> **Your instructions**
Repeat the lines beginning at the one with "set_input_delay 0.135 -clock" and running to the end of the material, keeping the first and last of them, exactly as they appear.

> **Available records**
`config.mk`:
```
export PLATFORM = sky130hd
export DESIGN_NAME = fetch_top
export DESIGN_NICKNAME = d
export VERILOG_FILES = /design/src/hdl/fetch_pkg.sv /design/src/hdl/fetch_btb.sv /design/src/hdl/fetch_bimodal.sv /design/src/hdl/fetch_frontend.sv /design/src/hdl/fetch_imem.sv /design/src/hdl/fetch_top.sv
export SDC_FILE = /design/constraint.sdc
export NUM_CORES = 1
export LEC_CHECK = 0
export ABC_CLOCK_PERIOD_IN_PS = 4500
export BUFFER_PORTS_ARGS = -buffer_cell sky130_fd_sc_hd__clkbuf_2
export CORE_MARGIN = 2
export CORE_UTILIZATION = 25
export CTS_CLUSTER_SIZE = 25
export DETAILED_ROUTE_END_ITERATION = 10
export GPL_ROUTABILITY_DRIVEN = 1
export GPL_TIMING_DRIVEN = 1
export PLACE_DENSITY = 0.35
export SLEW_MARGIN = 20
export SYNTH_ARGS = -nofsm -noshare
export SYNTH_HDL_FRONTEND = slang
export SYNTH_SLANG_ARGS = --single-unit
```
`constraint.sdc`:
```
create_clock -name clk_i -period 4.5 [get_ports clk_i]
set_clock_uncertainty 0.2 [all_clocks]
set_input_delay 0 -clock clk_i [delete_from_list [all_inputs] [get_ports clk_i]]
set_output_delay 0 -clock clk_i [all_outputs]
set_load 0.05 [all_outputs]
```
--- config.mk ---
export PLATFORM = sky130hd
export DESIGN_NAME = ippcrc_apb_regs
export DESIGN_NICKNAME = d
export VERILOG_FILES = /design/src/logic/ippcrc_pkg.sv /design/src/logic/ippcrc_apb_regs.sv
export SDC_FILE = /design/constraint.sdc
export NUM_CORES = 1
export LEC_CHECK = 0
export ABC_CLOCK_PERIOD_IN_PS = 2700
export BUFFER_PORTS_ARGS = -buffer_cell sky130_fd_sc_hd__buf_2
export CAP_MARGIN = 10
export CORE_ASPECT_RATIO = 0.7
export CORE_UTILIZATION = 37
export DETAILED_ROUTE_END_ITERATION = 10
export GPL_ROUTABILITY_DRIVEN = 0
export HOLD_SLACK_MARGIN = 0.06
export PLACE_DENSITY_LB_ADDON = 0.1
export SETUP_SLACK_MARGIN = 0.05
export SLEW_MARGIN = 20
export SYNTH_ARGS = -nofsm -noshare
export SYNTH_HDL_FRONTEND = slang
export SYNTH_SLANG_ARGS = --single-unit
export TNS_END_PERCENT = 100
--- constraint.sdc ---
create_clock -name clk -period 2.7 [get_ports clk]
set_clock_uncertainty 0.15 [all_clocks]
set_input_delay 0.135 -clock clk [delete_from_list [all_inputs] [get_ports clk]]
set_output_delay 0.135 -clock clk [all_outputs]
set_load 0.1 [all_outputs]
--- src/logic/ippcrc_pkg.sv ---
/*
 * IP packet CRC-32 checker, shared definitions
 * Beat and result structs, CRC-32 constants and the APB register map
 * used by the engine, the register block and the top level
 */

package ippcrc_pkg;

    ////////////////////////////////////////////////////////////////////////////
    // Stream and result types

    // One 6-byte beat, byte k in data[8k+7:8k], data[0] first on the wire
    typedef struct packed {
        logic        valid;
        logic        sop;
        logic        eop;
        logic [2:0]  nbytes;   // 1 to 6, only with eop
        logic [47:0] data;
    } crc_beat_t;

    // Verdict on one packet
    typedef struct packed {
        logic        valid;
        logic        good;
        logic [31:0] crc;      // complemented register at end of packet
    } crc_result_t;

    ////////////////////////////////////////////////////////////////////////////
    // CRC-32 constants

    localparam logic [31:0] CRC_POLY    = 32'h04C1_1DB7;
    localparam logic [31:0] CRC_INIT    = 32'hFFFF_FFFF;
    // Register value after a frame with a correct FCS
    localparam logic [31:0] CRC_RESIDUE = 32'hC704_DD7B;

    ////////////////////////////////////////////////////////////////////////////
    // APB register map

    localparam int APB_ADDR_W = 4;

    localparam logic [APB_ADDR_W-1:0] REG_CTRL     = 4'h0;
    localparam logic [APB_ADDR_W-1:0] REG_GOOD_CNT = 4'h4;
    localparam logic [APB_ADDR_W-1:0] REG_BAD_CNT  = 4'h8;
    localparam logic [APB_ADDR_W-1:0] REG_LAST_CRC = 4'hC;

    // CTRL bits
    localparam int CTRL_ENABLE_BIT = 0;
    localparam int CTRL_CLEAR_BIT  = 1;   // write-1 pulse, reads 0

endpackage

> **Answer space**
set_input_delay 0.135 -clock clk [delete_from_list [all_inputs] [get_ports clk]]
set_output_delay 0.135 -clock clk [all_outputs]
set_load 0.1 [all_outputs]
--- src/logic/ippcrc_pkg.sv ---
/*
 * IP packet CRC-32 checker, shared definitions
 * Beat and result structs, CRC-32 constants and the APB register map
 * used by the engine, the register block and the top level
 */

package ippcrc_pkg;

    ////////////////////////////////////////////////////////////////////////////
    // Stream and result types

    // One 6-byte beat, byte k in data[8k+7:8k], data[0] first on the wire
    typedef struct packed {
        logic        valid;
        logic        sop;
        logic        eop;
        logic [2:0]  nbytes;   // 1 to 6, only with eop
        logic [47:0] data;
    } crc_beat_t;

    // Verdict on one packet
    typedef struct packed {
        logic        valid;
        logic        good;
        logic [31:0] crc;      // complemented register at end of packet
    } crc_result_t;

    ////////////////////////////////////////////////////////////////////////////
    // CRC-32 constants

    localparam logic [31:0] CRC_POLY    = 32'h04C1_1DB7;
    localparam logic [31:0] CRC_INIT    = 32'hFFFF_FFFF;
    // Register value after a frame with a correct FCS
    localparam logic [31:0] CRC_RESIDUE = 32'hC704_DD7B;

    ////////////////////////////////////////////////////////////////////////////
    // APB register map

    localparam int APB_ADDR_W = 4;

    localparam logic [APB_ADDR_W-1:0] REG_CTRL     = 4'h0;
    localparam logic [APB_ADDR_W-1:0] REG_GOOD_CNT = 4'h4;
    localparam logic [APB_ADDR_W-1:0] REG_BAD_CNT  = 4'h8;
    localparam logic [APB_ADDR_W-1:0] REG_LAST_CRC = 4'hC;

    // CTRL bits
    localparam int CTRL_ENABLE_BIT = 0;
    localparam int CTRL_CLEAR_BIT  = 1;   // write-1 pulse, reads 0

endpackage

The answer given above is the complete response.